● **WORK ITEM**:
Determine how many lines in the entries below contain "signed", and output only that number.

● **INFORMATION PROVIDED**:
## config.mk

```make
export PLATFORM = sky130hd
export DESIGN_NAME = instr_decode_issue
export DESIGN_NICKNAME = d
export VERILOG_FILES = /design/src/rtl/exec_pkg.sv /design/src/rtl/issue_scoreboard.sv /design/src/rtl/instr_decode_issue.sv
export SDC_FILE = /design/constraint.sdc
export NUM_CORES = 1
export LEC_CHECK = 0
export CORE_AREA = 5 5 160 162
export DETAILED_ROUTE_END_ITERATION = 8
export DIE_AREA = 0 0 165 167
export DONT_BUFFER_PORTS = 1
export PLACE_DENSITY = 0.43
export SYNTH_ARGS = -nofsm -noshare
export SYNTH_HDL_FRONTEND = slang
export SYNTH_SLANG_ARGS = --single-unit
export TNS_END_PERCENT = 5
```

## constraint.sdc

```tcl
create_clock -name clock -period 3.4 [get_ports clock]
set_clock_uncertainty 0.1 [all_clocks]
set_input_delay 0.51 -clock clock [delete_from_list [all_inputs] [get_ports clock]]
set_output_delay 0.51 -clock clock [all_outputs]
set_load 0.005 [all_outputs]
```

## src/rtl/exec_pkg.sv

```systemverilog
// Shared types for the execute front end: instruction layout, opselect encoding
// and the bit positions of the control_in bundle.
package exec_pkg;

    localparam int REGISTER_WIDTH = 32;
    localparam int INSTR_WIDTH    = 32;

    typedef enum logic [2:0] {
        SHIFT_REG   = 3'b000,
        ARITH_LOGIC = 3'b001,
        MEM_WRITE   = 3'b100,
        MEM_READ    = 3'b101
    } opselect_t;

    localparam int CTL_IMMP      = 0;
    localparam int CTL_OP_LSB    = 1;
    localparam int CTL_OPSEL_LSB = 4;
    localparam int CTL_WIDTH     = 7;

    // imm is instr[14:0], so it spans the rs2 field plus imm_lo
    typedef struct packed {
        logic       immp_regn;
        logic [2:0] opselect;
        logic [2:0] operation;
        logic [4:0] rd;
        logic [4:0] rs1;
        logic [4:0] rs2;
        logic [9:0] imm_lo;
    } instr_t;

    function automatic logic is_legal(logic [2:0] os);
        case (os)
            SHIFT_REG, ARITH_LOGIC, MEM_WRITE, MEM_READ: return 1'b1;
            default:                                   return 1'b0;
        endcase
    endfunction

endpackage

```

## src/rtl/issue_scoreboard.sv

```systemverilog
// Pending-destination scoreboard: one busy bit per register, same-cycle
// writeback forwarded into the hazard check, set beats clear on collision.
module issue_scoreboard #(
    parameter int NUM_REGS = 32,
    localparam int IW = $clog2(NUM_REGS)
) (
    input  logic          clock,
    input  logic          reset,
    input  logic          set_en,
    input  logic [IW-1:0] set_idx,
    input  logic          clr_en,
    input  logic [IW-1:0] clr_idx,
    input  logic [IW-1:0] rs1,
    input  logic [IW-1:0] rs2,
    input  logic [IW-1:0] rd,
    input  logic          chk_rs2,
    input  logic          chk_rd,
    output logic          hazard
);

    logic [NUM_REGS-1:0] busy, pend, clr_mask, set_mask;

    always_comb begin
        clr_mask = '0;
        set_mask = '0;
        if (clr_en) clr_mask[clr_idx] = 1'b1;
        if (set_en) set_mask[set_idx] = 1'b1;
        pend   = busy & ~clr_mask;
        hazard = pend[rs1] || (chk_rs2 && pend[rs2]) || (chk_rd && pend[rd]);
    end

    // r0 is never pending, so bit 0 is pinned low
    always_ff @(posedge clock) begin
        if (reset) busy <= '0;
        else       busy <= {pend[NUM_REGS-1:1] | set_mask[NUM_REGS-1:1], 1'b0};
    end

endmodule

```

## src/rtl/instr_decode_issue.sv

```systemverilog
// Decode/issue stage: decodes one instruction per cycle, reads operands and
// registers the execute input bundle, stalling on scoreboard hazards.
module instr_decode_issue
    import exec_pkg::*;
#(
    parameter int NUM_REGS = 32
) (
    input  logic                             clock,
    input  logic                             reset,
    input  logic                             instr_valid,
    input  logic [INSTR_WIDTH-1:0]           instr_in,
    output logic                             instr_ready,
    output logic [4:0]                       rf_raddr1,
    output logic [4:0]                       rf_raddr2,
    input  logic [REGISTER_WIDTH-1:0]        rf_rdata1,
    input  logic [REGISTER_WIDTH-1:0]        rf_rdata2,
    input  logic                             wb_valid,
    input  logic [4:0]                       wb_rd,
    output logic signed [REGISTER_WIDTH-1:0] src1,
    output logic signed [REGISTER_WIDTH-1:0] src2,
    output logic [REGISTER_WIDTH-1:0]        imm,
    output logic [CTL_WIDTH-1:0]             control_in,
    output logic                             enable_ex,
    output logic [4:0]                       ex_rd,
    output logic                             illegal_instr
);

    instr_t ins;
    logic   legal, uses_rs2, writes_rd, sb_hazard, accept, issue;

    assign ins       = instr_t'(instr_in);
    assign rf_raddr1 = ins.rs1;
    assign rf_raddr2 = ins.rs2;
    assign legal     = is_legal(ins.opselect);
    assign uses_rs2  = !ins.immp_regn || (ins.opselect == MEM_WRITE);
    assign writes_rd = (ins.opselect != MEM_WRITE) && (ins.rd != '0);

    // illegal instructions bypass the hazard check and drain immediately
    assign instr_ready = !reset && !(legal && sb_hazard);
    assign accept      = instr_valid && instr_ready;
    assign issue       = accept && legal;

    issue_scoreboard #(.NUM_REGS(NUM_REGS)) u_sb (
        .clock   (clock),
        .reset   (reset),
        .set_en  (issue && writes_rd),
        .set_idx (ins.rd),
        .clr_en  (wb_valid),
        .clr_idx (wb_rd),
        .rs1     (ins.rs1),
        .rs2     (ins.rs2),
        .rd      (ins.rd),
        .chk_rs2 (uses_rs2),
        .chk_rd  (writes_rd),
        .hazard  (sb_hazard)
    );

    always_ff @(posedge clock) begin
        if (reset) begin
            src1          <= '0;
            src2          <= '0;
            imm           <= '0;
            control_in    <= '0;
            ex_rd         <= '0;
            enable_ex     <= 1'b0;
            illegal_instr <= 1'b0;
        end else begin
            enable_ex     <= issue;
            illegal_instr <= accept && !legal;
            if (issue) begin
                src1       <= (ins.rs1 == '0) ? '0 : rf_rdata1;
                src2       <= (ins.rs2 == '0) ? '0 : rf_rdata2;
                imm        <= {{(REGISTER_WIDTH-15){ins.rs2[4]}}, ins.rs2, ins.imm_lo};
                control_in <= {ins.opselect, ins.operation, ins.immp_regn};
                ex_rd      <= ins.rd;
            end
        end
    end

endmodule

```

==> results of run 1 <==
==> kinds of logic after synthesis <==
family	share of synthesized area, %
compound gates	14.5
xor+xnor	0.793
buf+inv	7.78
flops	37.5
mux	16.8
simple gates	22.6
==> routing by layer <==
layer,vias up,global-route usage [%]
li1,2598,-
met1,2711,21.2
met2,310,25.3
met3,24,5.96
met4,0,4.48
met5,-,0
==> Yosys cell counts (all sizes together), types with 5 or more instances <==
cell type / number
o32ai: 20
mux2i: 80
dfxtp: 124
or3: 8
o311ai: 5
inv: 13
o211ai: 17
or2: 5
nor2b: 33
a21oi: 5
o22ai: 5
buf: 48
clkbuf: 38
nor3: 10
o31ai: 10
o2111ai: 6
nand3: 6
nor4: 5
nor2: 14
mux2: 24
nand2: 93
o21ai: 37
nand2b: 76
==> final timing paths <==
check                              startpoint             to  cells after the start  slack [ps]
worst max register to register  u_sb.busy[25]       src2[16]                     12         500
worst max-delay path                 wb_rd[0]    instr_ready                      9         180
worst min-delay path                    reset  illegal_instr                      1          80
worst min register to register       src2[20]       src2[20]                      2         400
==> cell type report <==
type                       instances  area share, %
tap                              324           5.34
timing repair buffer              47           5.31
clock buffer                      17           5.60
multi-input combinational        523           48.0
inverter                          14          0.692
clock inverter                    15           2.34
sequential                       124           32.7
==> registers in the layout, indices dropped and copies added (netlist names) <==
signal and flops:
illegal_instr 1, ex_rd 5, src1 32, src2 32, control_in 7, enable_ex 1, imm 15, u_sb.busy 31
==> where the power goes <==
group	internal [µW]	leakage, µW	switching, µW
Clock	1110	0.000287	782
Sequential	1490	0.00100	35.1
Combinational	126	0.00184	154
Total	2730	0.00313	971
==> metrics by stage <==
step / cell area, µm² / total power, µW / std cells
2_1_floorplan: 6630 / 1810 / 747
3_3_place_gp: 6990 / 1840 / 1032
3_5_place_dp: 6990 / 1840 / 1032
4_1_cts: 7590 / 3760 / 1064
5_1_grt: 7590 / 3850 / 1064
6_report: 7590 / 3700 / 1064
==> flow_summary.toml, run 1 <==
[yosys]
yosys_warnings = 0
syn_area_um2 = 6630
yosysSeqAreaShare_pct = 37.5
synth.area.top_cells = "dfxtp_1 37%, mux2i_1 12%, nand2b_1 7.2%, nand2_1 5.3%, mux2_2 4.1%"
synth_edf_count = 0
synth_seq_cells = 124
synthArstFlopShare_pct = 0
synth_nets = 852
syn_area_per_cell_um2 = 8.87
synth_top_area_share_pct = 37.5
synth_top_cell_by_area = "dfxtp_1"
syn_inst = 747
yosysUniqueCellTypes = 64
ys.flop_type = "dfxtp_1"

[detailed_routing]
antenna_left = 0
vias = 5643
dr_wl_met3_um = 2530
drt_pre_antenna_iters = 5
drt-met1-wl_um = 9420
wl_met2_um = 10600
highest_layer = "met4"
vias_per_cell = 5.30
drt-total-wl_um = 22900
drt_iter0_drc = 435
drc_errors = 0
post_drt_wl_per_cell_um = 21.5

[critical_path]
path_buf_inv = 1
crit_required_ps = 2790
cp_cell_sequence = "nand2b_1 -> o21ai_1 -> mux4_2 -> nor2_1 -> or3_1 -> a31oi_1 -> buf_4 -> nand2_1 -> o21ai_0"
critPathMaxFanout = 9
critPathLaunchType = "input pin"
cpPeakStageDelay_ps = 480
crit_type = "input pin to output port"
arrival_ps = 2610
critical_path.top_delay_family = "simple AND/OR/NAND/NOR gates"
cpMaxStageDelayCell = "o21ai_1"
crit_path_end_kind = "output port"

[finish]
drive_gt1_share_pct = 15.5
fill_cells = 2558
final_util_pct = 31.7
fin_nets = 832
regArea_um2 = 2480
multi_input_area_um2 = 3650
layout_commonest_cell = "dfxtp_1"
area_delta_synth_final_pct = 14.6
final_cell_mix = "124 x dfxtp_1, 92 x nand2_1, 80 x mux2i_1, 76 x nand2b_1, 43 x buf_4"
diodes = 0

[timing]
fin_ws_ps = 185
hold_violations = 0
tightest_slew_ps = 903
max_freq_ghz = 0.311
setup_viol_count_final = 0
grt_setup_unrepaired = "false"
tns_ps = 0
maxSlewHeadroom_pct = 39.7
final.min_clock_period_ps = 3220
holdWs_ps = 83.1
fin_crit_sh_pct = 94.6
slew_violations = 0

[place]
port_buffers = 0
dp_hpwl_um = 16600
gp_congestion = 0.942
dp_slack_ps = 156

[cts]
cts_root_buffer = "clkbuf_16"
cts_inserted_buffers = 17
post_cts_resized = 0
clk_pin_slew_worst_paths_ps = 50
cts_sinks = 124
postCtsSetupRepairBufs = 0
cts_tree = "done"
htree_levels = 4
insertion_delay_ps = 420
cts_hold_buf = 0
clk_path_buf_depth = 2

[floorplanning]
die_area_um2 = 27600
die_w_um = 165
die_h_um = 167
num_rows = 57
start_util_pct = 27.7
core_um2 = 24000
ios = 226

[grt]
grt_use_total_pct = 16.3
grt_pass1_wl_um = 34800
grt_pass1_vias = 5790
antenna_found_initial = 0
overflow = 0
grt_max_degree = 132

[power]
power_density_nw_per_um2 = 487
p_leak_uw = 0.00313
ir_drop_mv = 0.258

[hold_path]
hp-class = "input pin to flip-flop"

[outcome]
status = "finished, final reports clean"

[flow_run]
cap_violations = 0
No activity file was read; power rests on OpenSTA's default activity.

...

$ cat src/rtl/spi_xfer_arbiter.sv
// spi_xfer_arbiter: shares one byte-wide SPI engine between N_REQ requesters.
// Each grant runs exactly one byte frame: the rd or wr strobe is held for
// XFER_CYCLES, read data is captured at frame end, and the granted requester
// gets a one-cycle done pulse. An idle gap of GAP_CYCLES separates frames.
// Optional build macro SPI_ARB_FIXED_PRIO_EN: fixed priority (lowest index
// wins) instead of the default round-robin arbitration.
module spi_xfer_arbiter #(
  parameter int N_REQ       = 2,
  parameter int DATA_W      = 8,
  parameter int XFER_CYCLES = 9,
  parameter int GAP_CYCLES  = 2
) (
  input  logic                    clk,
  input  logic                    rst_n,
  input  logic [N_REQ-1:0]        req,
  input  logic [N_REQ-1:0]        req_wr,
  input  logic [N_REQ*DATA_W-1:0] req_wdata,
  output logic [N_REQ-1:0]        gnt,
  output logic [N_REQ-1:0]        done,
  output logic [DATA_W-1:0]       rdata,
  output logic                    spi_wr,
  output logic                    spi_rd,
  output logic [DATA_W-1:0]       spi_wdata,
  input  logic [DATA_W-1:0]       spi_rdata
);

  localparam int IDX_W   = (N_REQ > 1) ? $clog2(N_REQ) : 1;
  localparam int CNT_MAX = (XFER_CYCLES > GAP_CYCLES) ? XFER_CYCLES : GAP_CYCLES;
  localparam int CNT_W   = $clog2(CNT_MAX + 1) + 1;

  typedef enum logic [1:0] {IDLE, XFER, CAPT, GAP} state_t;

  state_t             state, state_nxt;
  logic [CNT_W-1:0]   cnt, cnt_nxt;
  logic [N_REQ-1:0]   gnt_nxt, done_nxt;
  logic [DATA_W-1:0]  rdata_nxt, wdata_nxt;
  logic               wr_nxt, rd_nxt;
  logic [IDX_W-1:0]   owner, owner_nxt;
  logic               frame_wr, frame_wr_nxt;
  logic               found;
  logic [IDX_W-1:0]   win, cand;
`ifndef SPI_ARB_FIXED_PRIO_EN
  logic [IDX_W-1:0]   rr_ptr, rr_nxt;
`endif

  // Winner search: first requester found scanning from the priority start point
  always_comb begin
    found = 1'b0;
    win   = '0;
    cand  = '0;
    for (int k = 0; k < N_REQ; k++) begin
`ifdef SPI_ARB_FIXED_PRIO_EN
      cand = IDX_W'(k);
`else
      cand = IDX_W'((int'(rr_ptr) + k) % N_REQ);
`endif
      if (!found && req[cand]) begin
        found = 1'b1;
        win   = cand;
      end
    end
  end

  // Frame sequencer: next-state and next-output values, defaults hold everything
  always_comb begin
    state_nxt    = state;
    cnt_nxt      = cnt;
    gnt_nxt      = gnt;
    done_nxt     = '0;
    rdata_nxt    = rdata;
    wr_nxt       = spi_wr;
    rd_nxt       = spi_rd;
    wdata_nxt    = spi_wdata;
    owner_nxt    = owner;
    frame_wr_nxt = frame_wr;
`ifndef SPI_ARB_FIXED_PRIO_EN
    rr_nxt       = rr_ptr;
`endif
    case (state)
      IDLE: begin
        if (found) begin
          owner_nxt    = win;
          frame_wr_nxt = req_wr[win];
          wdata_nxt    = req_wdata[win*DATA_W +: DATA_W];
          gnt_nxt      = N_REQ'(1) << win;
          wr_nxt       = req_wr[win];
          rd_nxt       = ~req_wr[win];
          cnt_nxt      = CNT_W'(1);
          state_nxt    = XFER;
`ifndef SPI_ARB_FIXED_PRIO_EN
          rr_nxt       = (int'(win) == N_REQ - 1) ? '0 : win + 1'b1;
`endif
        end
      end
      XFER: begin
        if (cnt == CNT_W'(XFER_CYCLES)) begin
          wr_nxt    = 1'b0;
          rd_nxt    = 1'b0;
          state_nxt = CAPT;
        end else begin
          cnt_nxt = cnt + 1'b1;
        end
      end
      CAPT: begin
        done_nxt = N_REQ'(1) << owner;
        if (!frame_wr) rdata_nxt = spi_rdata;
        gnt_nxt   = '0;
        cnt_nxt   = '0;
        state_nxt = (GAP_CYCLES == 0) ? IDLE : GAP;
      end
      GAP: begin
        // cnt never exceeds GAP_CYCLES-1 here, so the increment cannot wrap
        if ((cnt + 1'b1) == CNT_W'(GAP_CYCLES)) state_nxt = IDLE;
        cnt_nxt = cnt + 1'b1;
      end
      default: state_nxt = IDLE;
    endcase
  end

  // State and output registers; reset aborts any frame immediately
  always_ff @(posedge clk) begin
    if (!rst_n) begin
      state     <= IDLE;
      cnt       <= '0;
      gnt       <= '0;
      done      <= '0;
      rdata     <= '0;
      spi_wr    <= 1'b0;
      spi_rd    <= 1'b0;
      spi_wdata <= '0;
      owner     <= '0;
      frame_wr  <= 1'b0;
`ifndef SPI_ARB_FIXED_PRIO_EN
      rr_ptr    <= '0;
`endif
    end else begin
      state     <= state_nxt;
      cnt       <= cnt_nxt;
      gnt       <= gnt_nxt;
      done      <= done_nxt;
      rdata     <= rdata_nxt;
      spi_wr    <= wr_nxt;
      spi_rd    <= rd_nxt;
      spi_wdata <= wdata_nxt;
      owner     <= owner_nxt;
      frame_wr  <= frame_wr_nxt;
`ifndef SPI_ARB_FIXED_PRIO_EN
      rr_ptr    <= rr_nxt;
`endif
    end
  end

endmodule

● **SOLUTION FOR THIS EXERCISE**:
2